The Office of the Ombudsman is reinforcing the culture of impunity by turning a cold shoulder to mounting criminal complaints against government officials red-tagging activists, research group IBON said. The group supported petitioners urging the Ombudsman to suspend National Task Force to End Local Communism and Armed Conflict (NTF-ELCAC) officials who persistently red-tag individuals and institutions that are critical of the Duterte administration. Most recently, they accused Vice President Leni Robredo of conspiring with communists for her election bid.

Twenty-six individuals coming from the ranks of teachers, progressive organizations and youth groups represented by lawyers Antonio La Viña and Rico Domingo filed three complaints asking the Ombudsman to suspend NTF-ELCAC spokesperson Lorraine Badoy for violating the anti-graft law and the code of conduct for public officials. The filing has been followed by protest actions in Metro Manila. The complaints cited Badoy’s recent malicious vilification and red-tagging of activists, development workers, church people, artists, and even media on government shows, interviews and Facebook.

IBON filed the first complaint against NTF-ELCAC officials Badoy, retired Lt. Gen. Antonio Parlade Jr. and National Security Adviser Hermogenes Esperon Jr. in February 2020 after a year of being constantly vilified by the task force spokespersons.

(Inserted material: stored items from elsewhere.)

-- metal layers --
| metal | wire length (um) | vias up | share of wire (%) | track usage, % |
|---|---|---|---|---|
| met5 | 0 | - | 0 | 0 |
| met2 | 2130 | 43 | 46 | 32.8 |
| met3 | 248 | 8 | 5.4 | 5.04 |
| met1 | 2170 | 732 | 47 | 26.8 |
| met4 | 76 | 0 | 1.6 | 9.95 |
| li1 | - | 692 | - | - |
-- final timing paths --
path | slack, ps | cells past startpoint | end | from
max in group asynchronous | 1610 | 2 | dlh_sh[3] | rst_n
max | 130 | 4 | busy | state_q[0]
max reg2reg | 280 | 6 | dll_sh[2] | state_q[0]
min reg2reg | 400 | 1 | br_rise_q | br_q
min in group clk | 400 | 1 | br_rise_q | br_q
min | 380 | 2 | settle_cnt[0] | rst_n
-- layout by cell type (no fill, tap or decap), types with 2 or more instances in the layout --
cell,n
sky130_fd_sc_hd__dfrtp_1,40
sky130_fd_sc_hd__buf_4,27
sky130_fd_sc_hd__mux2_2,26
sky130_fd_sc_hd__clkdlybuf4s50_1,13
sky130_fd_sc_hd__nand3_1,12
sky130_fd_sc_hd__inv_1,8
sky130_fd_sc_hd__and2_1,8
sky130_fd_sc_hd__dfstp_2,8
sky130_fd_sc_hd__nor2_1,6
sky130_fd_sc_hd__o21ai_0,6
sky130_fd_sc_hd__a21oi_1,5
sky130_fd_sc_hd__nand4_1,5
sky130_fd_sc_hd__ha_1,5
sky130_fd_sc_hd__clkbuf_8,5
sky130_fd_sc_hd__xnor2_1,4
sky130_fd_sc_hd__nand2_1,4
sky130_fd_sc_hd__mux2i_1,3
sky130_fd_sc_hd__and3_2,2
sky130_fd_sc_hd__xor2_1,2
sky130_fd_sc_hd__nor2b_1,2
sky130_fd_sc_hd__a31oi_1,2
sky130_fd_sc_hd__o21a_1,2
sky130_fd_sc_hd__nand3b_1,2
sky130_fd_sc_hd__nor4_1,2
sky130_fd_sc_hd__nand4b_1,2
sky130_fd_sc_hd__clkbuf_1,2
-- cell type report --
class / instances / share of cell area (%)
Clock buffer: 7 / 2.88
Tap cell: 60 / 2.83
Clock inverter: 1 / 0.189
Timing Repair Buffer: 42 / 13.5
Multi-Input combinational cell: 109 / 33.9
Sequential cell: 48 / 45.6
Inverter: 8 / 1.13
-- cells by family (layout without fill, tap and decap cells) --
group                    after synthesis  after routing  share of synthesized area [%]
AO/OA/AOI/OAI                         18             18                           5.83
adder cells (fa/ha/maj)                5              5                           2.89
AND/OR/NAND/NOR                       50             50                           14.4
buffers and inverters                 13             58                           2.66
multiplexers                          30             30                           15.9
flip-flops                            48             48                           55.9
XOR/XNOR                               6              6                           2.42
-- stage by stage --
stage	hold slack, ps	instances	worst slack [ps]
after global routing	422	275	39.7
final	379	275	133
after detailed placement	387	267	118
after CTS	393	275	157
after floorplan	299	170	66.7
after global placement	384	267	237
[src/rtl/sec_tick_timer.sv]
// sec_tick_timer: turns the divided 1 Hz square wave into a one-cycle tick and
// uses it to run a loadable mm:ss countdown with start/pause control.
// Every flop is clocked by clk. sec_in is sampled only as a level.
//
// Ports
//   clk      in   system clock; all logic runs on posedge
//   rst      in   synchronous, active-high reset
//   sec_in   in   1 Hz square wave from the divisor (asynchronous level)
//   load     in   1-cycle strobe: load load_min:load_sec (clamped), go to IDLE
//   load_min in   minutes to load
//   load_sec in   seconds to load
//   start    in   1-cycle strobe: IDLE/PAUSED -> RUN (or DONE if 00:00)
//   pause    in   1-cycle strobe: RUN -> PAUSED
//   tick     out  1-cycle pulse per sec_in rising edge, in every state
//   min      out  current minutes, 0..MAX_MIN
//   sec      out  current seconds, 0..59
//   running  out  high while the timer is in RUN
//   done     out  1-cycle pulse when the count reaches 00:00
module sec_tick_timer #(
  parameter int unsigned MAX_MIN  = 59,
  parameter int unsigned SYNC_LEN = 2
) (
  input  logic       clk,
  input  logic       rst,
  input  logic       sec_in,
  input  logic       load,
  input  logic [5:0] load_min,
  input  logic [5:0] load_sec,
  input  logic       start,
  input  logic       pause,
  output logic       tick,
  output logic [5:0] min,
  output logic [5:0] sec,
  output logic       running,
  output logic       done
);

  localparam logic [5:0] MaxMin = 6'(MAX_MIN);
  localparam logic [5:0] MaxSec = 6'd59;

  typedef enum logic [1:0] {StIdle, StRun, StPaused, StDone} state_e;

  // ---------------------------------------------------------------------------
  // Tick path: synchroniser, then an edge stage.
  // A rising edge first sampled at edge k makes tick high from edge
  // k + SYNC_LEN + 1 for exactly one cycle.
  // ---------------------------------------------------------------------------
  logic [SYNC_LEN-1:0] sync_q;
  logic                edge_q;
  logic                prev_q;
  logic                tick_q;
  logic                sync_out;

  assign sync_out = sync_q[SYNC_LEN-1];

  always_ff @(posedge clk) begin
    if (rst) begin
      sync_q <= '0;
      edge_q <= 1'b0;
      prev_q <= 1'b0;
      tick_q <= 1'b0;
    end else begin
      sync_q <= {sync_q[SYNC_LEN-2:0], sec_in};
      edge_q <= sync_out;
      prev_q <= edge_q;
      tick_q <= edge_q & ~prev_q;
    end
  end

  assign tick = tick_q;

  // ---------------------------------------------------------------------------
  // Countdown FSM: state register / next-state / output decode.
  // ---------------------------------------------------------------------------
  state_e     state_q, state_d;
  logic [5:0] min_q, min_d;
  logic [5:0] sec_q, sec_d;
  logic       running_q, running_d;
  logic       done_q, done_d;

  always_ff @(posedge clk) begin
    if (rst) begin
      state_q   <= StIdle;
      min_q     <= '0;
      sec_q     <= '0;
      running_q <= 1'b0;
      done_q    <= 1'b0;
    end else begin
      state_q   <= state_d;
      min_q     <= min_d;
      sec_q     <= sec_d;
      running_q <= running_d;
      done_q    <= done_d;
    end
  end

  // Priority: load > pause > start > tick-decrement.
  always_comb begin
    state_d = state_q;
    min_d   = min_q;
    sec_d   = sec_q;
    if (load) begin
      min_d   = (load_min > MaxMin) ? MaxMin : load_min;
      sec_d   = (load_sec > MaxSec) ? MaxSec : load_sec;
      state_d = StIdle;
    end else if (pause && state_q == StRun) begin
      state_d = StPaused;
    end else if (start && (state_q == StIdle || state_q == StPaused)) begin
      state_d = (min_q == '0 && sec_q == '0) ? StDone : StRun;
    end else if (tick_q && state_q == StRun) begin
      if (sec_q != '0) begin
        sec_d = sec_q - 6'd1;
      end else if (min_q != '0) begin
        sec_d = MaxSec;
        min_d = min_q - 6'd1;
      end
      if (min_d == '0 && sec_d == '0) begin
        state_d = StDone;
      end
    end
  end

  // Outputs are registered from the next state so they line up with min/sec.
  always_comb begin
    running_d = (state_d == StRun);
    done_d    = (state_d == StDone) && (state_q != StDone);
  end

  assign min     = min_q;
  assign sec     = sec_q;
  assign running = running_q;
  assign done    = done_q;

endmodule
$ cat config.mk
export PLATFORM = sky130hd
export DESIGN_NAME = stream_rr_arbiter
export DESIGN_NICKNAME = d
export VERILOG_FILES = /design/src/rtl/stream_rr_arbiter.sv
export SDC_FILE = /design/constraint.sdc
export NUM_CORES = 1
export LEC_CHECK = 0
export ABC_AREA = 1
export BUFFER_PORTS_ARGS = -buffer_cell sky130_fd_sc_hd__buf_2
export CAP_MARGIN = 40
export CORE_MARGIN = 3
export CORE_UTILIZATION = 53
export CTS_BUF_LIST = sky130_fd_sc_hd__clkbuf_4 sky130_fd_sc_hd__clkbuf_8
export CTS_CLUSTER_SIZE = 40
export DETAILED_ROUTE_END_ITERATION = 16
export HOLD_SLACK_MARGIN = 0.02
export PLACE_DENSITY_LB_ADDON = 0.08
export SLEW_MARGIN = 20
export SYNTH_ARGS = -nofsm -noshare
export SYNTH_HDL_FRONTEND = slang
export SYNTH_SLANG_ARGS = --single-unit
export TNS_END_PERCENT = 50
$ cat constraint.sdc
create_clock -name clk -period 3.1 [get_ports clk]
set_clock_uncertainty 0.1 [all_clocks]
set_input_delay 0.155 -clock clk [delete_from_list [all_inputs] [get_ports clk]]
set_output_delay 0.155 -clock clk [all_outputs]
set_load 0.005 [all_outputs]
**config.mk**
```make
export PLATFORM = sky130hd
export DESIGN_NAME = alu_exec_unit_flat
export DESIGN_NICKNAME = d
export VERILOG_FILES = /design/src/rtl/alu_exec_unit_if.sv /design/src/rtl/alu_exec_unit.sv /design/src/flat_wrapper.sv
export SDC_FILE = /design/constraint.sdc
export NUM_CORES = 1
export LEC_CHECK = 0
export CORE_MARGIN = 2
export CORE_UTILIZATION = 40
export DETAILED_ROUTE_END_ITERATION = 8
export DONT_BUFFER_PORTS = 1
export GPL_TIMING_DRIVEN = 0
export PLACE_DENSITY = 0.55
export SLEW_MARGIN = 0
export SYNTH_ARGS = -nofsm -noshare
export SYNTH_HDL_FRONTEND = slang
export SYNTH_SLANG_ARGS = --single-unit
```
**constraint.sdc**
```tcl
create_clock -name clk -period 2.3 [get_ports clk]
set_clock_uncertainty 0.2 [all_clocks]
set_input_delay 0.46 -clock clk [delete_from_list [all_inputs] [get_ports clk]]
set_output_delay 0.46 -clock clk [all_outputs]
set_load 0.02 [all_outputs]
```
**src/rtl/alu_exec_unit_if.sv**
```systemverilog
// Bus between the MIPS execute stage and its neighbours: operands and control in,
// decoded operation code plus registered ALU results and flags out.
interface alu_exec_unit_if;
    logic [1:0]  alu_op;
    logic [5:0]  funct;
    logic [31:0] a;
    logic [31:0] b;
    logic        branch;
    logic [3:0]  alu_ctrl;
    logic [31:0] result;
    logic        zero;
    logic        overflow;
    logic        branch_taken;

    modport master (
        output alu_op, funct, a, b, branch,
        input  alu_ctrl, result, zero, overflow, branch_taken
    );

    modport slave (
        input  alu_op, funct, a, b, branch,
        output alu_ctrl, result, zero, overflow, branch_taken
    );
endinterface

```
**src/rtl/alu_exec_unit.sv**
```systemverilog
// Single-cycle MIPS execute stage: ALU-control decode, 32-bit ALU and the branch
// qualifier, with result and flags registered together every cycle.
module alu_exec_unit (
    input  logic            clk,
    input  logic            rst,
    alu_exec_unit_if.slave  bus_io
);

    typedef enum logic [3:0] {
        OP_AND = 4'b0000,
        OP_OR  = 4'b0001,
        OP_ADD = 4'b0010,
        OP_SUB = 4'b0110,
        OP_SLT = 4'b0111,
        OP_NOR = 4'b1100,
        OP_INV = 4'b1111
    } alu_ctrl_e;

    alu_ctrl_e   ctrl;
    logic [31:0] sum;
    logic [31:0] diff;
    logic [31:0] result_d, result_q;
    logic        zero_d, zero_q;
    logic        overflow_d, overflow_q;
    logic        branch_taken_d, branch_taken_q;

    always_comb begin
        ctrl = OP_INV;
        unique case (bus_io.alu_op)
            2'b00: ctrl = OP_ADD;
            2'b01: ctrl = OP_SUB;
            2'b10: begin
                case (bus_io.funct)
                    6'b100000: ctrl = OP_ADD;
                    6'b100010: ctrl = OP_SUB;
                    6'b100100: ctrl = OP_AND;
                    6'b100101: ctrl = OP_OR;
                    6'b101010: ctrl = OP_SLT;
                    6'b100111: ctrl = OP_NOR;
                    default:   ctrl = OP_INV;
                endcase
            end
            default: ctrl = OP_INV;
        endcase
    end

    assign bus_io.alu_ctrl = ctrl;

    assign sum  = bus_io.a + bus_io.b;
    assign diff = bus_io.a - bus_io.b;

    // SLT compares signed operands directly so a wrapped difference cannot flip it.
    always_comb begin
        result_d   = '0;
        overflow_d = 1'b0;
        case (ctrl)
            OP_AND: result_d = bus_io.a & bus_io.b;
            OP_OR:  result_d = bus_io.a | bus_io.b;
            OP_ADD: begin
                result_d   = sum;
                overflow_d = (bus_io.a[31] == bus_io.b[31]) && (sum[31] != bus_io.a[31]);
            end
            OP_SUB: begin
                result_d   = diff;
                overflow_d = (bus_io.a[31] != bus_io.b[31]) && (diff[31] != bus_io.a[31]);
            end
            OP_SLT: result_d = ($signed(bus_io.a) < $signed(bus_io.b)) ? 32'd1 : 32'd0;
            OP_NOR: result_d = ~(bus_io.a | bus_io.b);
            default: begin
                result_d   = '0;
                overflow_d = 1'b0;
            end
        endcase
    end

    assign zero_d         = (result_d == 32'd0);
    assign branch_taken_d = bus_io.branch & zero_d;

    always_ff @(posedge clk or posedge rst) begin
        if (rst) begin
            result_q       <= '0;
            zero_q         <= 1'b0;
            overflow_q     <= 1'b0;
            branch_taken_q <= 1'b0;
        end else begin
            result_q       <= result_d;
            zero_q         <= zero_d;
            overflow_q     <= overflow_d;
            branch_taken_q <= branch_taken_d;
        end
    end

    assign bus_io.result       = result_q;
    assign bus_io.zero         = zero_q;
    assign bus_io.overflow     = overflow_q;
    assign bus_io.branch_taken = branch_taken_q;

endmodule

```
**src/flat_wrapper.sv**
```systemverilog
// flat-port wrapper written by rule: the top's interface ports become plain ports
module alu_exec_unit_flat 
  (clk, rst, bus_io_alu_op, bus_io_funct, bus_io_a, bus_io_b, bus_io_branch, bus_io_alu_ctrl, bus_io_result, bus_io_zero, bus_io_overflow, bus_io_branch_taken);
  alu_exec_unit_if bus_io_i ();
  input  logic clk;
  input  logic rst;
  input wire logic [$bits(bus_io_i.alu_op)-1:0] bus_io_alu_op;
  input wire logic [$bits(bus_io_i.funct)-1:0] bus_io_funct;
  input wire logic [$bits(bus_io_i.a)-1:0] bus_io_a;
  input wire logic [$bits(bus_io_i.b)-1:0] bus_io_b;
  input wire logic [$bits(bus_io_i.branch)-1:0] bus_io_branch;
  output wire logic [$bits(bus_io_i.alu_ctrl)-1:0] bus_io_alu_ctrl;
  output wire logic [$bits(bus_io_i.result)-1:0] bus_io_result;
  output wire logic [$bits(bus_io_i.zero)-1:0] bus_io_zero;
  output wire logic [$bits(bus_io_i.overflow)-1:0] bus_io_overflow;
  output wire logic [$bits(bus_io_i.branch_taken)-1:0] bus_io_branch_taken;
  assign bus_io_i.alu_op = bus_io_alu_op;
  assign bus_io_i.funct = bus_io_funct;
  assign bus_io_i.a = bus_io_a;
  assign bus_io_i.b = bus_io_b;
  assign bus_io_i.branch = bus_io_branch;
  assign bus_io_alu_ctrl = bus_io_i.alu_ctrl;
  assign bus_io_result = bus_io_i.result;
  assign bus_io_zero = bus_io_i.zero;
  assign bus_io_overflow = bus_io_i.overflow;
  assign bus_io_branch_taken = bus_io_i.branch_taken;
  alu_exec_unit u_core (.clk(clk), .rst(rst), .bus_io(bus_io_i));
endmodule
```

A year later, the group lamented the Ombudsman’s inaction.

Now, over two years since filing , the group said that the Ombudsman’s passivity appears deliberate and intended to enable non-stop red-tagging by the Duterte administration for its own self-serving ends. Despite repeated visits and emails to follow up the complaint, the Ombudsman merely keeps saying that it is “active to date and is currently under evaluation”. There has not yet been any response to IBON’s most recent request for an update in November 2021.

IBON already reminded the Ombudsman that Section 12 of the Constitution mandates the Office of the Ombudsman to “act promptly” on complaints filed before it: “The Ombudsman and his Deputies, as protectors of the people, shall act promptly on complaints filed in any form or manner against public officials or employees of the Government, or any subdivision, agency or instrumentality thereof, including government-owned or controlled corporations, and shall, in appropriate cases, notify the complainants of the action taken and result thereof.”

This is repeated in Section 13 of The Ombudsman Act of 1989 or Republic Act No. 6670 which provides for the functional and structural organization of the office of the Ombudsman. The group pointed out that two years and two months of inaction on its red-tagging complaint against relentlessly malicious NTF-ELCAC officials fuels not just gross disinformation but also human rights violations.

IBON stressed that the Ombudsman should waste no more time in holding Badoy and the other NTF-ELCAC officials accountable for their misconduct and violations, and also supported calls that they be stripped of their positions.